[[ PROVIDED RECORDS, beginning ]]

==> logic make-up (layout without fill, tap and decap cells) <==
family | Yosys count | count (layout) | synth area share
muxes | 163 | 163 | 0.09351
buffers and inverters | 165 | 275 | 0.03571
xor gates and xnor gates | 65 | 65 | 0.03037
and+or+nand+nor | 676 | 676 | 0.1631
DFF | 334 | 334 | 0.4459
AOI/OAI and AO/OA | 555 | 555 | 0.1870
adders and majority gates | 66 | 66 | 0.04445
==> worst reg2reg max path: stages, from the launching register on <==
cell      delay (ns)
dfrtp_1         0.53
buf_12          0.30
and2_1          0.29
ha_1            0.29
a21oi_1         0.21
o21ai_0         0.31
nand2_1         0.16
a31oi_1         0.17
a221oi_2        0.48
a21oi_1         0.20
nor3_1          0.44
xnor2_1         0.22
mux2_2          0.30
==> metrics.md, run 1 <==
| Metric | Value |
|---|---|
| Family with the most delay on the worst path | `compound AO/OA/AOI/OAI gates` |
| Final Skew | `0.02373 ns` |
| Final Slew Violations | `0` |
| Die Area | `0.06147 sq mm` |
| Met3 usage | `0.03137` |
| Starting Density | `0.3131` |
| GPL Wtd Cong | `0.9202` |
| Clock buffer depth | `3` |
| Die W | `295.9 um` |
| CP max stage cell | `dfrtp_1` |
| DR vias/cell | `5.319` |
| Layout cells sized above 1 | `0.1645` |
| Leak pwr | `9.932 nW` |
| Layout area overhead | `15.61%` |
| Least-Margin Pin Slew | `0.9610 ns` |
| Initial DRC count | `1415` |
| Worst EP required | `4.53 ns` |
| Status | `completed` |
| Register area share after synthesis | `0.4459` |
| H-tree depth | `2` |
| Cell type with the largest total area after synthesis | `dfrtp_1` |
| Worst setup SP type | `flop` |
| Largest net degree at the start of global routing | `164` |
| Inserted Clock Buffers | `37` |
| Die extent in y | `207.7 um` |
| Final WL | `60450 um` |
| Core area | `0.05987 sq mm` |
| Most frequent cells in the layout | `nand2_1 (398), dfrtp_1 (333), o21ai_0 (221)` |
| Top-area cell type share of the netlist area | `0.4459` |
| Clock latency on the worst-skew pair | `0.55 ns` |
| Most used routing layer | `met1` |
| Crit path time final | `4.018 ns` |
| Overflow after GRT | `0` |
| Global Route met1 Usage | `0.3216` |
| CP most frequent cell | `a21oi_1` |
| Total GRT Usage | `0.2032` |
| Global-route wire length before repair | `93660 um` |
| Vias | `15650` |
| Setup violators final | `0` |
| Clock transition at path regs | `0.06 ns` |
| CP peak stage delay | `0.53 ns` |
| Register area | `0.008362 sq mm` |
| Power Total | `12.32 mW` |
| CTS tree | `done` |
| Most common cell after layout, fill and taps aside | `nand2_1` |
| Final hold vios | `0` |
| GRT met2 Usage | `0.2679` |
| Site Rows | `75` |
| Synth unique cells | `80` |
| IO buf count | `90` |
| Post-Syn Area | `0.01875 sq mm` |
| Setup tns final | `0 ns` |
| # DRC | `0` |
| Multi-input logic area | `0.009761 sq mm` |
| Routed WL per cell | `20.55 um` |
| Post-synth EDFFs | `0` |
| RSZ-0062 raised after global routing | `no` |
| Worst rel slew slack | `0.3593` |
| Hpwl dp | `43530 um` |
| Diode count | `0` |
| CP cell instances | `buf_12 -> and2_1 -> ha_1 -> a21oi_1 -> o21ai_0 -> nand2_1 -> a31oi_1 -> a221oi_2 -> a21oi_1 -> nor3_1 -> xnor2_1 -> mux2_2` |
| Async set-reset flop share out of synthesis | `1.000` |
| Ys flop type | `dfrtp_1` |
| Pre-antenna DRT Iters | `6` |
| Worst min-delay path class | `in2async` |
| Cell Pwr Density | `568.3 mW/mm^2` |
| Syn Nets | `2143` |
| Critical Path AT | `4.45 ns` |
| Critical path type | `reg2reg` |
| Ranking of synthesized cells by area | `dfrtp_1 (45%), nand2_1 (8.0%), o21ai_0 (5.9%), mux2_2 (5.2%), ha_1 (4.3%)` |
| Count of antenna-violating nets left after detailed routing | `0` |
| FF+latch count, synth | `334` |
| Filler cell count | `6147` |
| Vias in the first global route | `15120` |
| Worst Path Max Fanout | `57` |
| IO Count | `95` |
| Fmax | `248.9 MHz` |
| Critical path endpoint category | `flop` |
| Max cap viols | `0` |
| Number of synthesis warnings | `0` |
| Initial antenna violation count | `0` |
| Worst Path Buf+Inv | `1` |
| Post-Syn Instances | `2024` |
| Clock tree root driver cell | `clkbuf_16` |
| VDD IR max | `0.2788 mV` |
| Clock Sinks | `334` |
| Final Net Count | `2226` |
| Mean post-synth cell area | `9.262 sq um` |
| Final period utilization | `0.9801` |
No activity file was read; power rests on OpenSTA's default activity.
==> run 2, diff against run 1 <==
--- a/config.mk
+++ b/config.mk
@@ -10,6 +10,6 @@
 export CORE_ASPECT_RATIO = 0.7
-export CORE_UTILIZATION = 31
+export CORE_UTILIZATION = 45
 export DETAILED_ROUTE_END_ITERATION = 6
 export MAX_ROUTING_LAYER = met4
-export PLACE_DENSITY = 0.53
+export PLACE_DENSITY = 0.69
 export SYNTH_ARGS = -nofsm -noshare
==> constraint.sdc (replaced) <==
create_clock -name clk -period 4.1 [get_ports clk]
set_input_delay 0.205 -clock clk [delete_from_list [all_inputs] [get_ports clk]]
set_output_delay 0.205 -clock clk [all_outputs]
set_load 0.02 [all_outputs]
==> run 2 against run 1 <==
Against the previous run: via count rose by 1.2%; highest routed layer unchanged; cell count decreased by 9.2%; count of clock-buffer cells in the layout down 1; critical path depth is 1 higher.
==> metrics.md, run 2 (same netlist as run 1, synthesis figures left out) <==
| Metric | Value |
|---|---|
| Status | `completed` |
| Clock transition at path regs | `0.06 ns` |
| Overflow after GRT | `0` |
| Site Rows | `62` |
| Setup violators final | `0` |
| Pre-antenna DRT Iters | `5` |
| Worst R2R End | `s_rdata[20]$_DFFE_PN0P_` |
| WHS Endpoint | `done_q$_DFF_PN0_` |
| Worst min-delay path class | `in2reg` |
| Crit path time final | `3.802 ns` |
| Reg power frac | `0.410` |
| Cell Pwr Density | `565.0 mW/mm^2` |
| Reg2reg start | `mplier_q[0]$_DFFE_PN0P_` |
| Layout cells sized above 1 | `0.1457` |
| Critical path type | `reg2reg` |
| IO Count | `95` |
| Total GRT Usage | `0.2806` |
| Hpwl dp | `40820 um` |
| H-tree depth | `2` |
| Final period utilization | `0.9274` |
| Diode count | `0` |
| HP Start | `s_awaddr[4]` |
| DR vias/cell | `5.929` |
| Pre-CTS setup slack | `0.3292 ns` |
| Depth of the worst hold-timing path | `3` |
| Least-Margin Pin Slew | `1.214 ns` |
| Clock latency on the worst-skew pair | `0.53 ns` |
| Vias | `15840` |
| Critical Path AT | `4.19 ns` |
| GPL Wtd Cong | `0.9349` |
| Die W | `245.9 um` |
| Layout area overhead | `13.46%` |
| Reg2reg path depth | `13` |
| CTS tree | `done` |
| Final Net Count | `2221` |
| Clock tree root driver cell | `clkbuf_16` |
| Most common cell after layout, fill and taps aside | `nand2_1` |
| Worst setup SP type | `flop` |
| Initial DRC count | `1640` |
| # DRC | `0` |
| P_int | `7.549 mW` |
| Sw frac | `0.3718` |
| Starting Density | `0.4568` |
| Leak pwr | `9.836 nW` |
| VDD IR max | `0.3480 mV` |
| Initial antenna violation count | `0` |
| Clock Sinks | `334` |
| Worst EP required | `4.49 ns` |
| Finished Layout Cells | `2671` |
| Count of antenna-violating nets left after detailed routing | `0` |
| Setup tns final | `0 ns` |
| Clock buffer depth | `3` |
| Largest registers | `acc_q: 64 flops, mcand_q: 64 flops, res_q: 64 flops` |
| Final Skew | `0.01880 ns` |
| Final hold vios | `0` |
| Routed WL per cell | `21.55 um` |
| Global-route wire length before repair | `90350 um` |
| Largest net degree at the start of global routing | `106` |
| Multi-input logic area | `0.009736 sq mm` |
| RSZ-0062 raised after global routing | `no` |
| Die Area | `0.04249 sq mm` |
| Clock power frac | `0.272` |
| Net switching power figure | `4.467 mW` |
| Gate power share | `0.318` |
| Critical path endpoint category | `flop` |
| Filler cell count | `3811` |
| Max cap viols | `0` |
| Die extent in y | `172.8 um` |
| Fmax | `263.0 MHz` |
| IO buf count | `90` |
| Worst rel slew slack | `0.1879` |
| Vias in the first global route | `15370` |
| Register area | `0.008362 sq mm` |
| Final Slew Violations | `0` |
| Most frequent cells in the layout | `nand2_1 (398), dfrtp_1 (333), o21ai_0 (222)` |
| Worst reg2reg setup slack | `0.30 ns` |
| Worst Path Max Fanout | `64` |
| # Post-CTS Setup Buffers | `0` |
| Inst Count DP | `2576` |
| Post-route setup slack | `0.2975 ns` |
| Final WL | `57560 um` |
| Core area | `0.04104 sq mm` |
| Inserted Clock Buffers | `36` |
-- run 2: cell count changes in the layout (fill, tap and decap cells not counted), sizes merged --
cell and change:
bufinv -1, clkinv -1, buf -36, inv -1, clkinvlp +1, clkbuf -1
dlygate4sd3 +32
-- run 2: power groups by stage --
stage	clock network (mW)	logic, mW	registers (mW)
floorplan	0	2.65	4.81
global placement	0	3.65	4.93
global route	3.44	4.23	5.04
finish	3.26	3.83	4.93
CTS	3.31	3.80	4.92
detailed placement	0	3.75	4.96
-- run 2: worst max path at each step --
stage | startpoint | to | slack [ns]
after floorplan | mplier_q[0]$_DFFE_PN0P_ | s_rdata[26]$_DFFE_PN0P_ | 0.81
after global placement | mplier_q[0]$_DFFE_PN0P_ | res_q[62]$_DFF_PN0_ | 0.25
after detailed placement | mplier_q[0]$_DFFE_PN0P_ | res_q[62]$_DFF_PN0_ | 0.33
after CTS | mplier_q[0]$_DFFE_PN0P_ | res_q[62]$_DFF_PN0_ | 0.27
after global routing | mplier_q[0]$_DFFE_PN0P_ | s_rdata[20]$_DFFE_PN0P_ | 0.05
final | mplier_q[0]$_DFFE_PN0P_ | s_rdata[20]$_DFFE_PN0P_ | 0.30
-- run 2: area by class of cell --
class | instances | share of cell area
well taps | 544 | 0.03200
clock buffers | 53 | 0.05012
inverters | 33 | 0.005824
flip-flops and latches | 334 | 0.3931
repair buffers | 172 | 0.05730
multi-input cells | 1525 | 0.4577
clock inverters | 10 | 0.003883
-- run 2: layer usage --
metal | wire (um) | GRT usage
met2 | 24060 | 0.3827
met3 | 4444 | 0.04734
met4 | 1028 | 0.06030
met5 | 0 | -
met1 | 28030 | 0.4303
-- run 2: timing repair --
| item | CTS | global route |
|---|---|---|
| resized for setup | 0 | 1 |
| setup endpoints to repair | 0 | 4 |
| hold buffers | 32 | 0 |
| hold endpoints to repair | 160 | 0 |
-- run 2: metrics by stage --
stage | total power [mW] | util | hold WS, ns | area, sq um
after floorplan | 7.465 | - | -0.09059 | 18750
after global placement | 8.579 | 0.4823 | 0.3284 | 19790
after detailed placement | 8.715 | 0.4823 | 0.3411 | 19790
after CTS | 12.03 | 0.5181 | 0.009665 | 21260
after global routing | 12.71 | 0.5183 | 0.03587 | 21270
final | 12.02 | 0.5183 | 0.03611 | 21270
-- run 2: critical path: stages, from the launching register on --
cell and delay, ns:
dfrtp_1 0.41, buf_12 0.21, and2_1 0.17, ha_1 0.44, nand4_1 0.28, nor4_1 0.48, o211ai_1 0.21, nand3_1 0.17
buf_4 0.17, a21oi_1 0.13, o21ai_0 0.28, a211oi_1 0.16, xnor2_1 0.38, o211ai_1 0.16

[[ PROVIDED RECORDS, end ]]

TASK DESCRIPTION → Begin at the top of the records above and quote each line exactly, ending with the line that contains "CP peak stage".

ANSWER SECTION →
==> logic make-up (layout without fill, tap and decap cells) <==
family | Yosys count | count (layout) | synth area share
muxes | 163 | 163 | 0.09351
buffers and inverters | 165 | 275 | 0.03571
xor gates and xnor gates | 65 | 65 | 0.03037
and+or+nand+nor | 676 | 676 | 0.1631
DFF | 334 | 334 | 0.4459
AOI/OAI and AO/OA | 555 | 555 | 0.1870
adders and majority gates | 66 | 66 | 0.04445
==> worst reg2reg max path: stages, from the launching register on <==
cell      delay (ns)
dfrtp_1         0.53
buf_12          0.30
and2_1          0.29
ha_1            0.29
a21oi_1         0.21
o21ai_0         0.31
nand2_1         0.16
a31oi_1         0.17
a221oi_2        0.48
a21oi_1         0.20
nor3_1          0.44
xnor2_1         0.22
mux2_2          0.30
==> metrics.md, run 1 <==
| Metric | Value |
|---|---|
| Family with the most delay on the worst path | `compound AO/OA/AOI/OAI gates` |
| Final Skew | `0.02373 ns` |
| Final Slew Violations | `0` |
| Die Area | `0.06147 sq mm` |
| Met3 usage | `0.03137` |
| Starting Density | `0.3131` |
| GPL Wtd Cong | `0.9202` |
| Clock buffer depth | `3` |
| Die W | `295.9 um` |
| CP max stage cell | `dfrtp_1` |
| DR vias/cell | `5.319` |
| Layout cells sized above 1 | `0.1645` |
| Leak pwr | `9.932 nW` |
| Layout area overhead | `15.61%` |
| Least-Margin Pin Slew | `0.9610 ns` |
| Initial DRC count | `1415` |
| Worst EP required | `4.53 ns` |
| Status | `completed` |
| Register area share after synthesis | `0.4459` |
| H-tree depth | `2` |
| Cell type with the largest total area after synthesis | `dfrtp_1` |
| Worst setup SP type | `flop` |
| Largest net degree at the start of global routing | `164` |
| Inserted Clock Buffers | `37` |
| Die extent in y | `207.7 um` |
| Final WL | `60450 um` |
| Core area | `0.05987 sq mm` |
| Most frequent cells in the layout | `nand2_1 (398), dfrtp_1 (333), o21ai_0 (221)` |
| Top-area cell type share of the netlist area | `0.4459` |
| Clock latency on the worst-skew pair | `0.55 ns` |
| Most used routing layer | `met1` |
| Crit path time final | `4.018 ns` |
| Overflow after GRT | `0` |
| Global Route met1 Usage | `0.3216` |
| CP most frequent cell | `a21oi_1` |
| Total GRT Usage | `0.2032` |
| Global-route wire length before repair | `93660 um` |
| Vias | `15650` |
| Setup violators final | `0` |
| Clock transition at path regs | `0.06 ns` |
| CP peak stage delay | `0.53 ns` |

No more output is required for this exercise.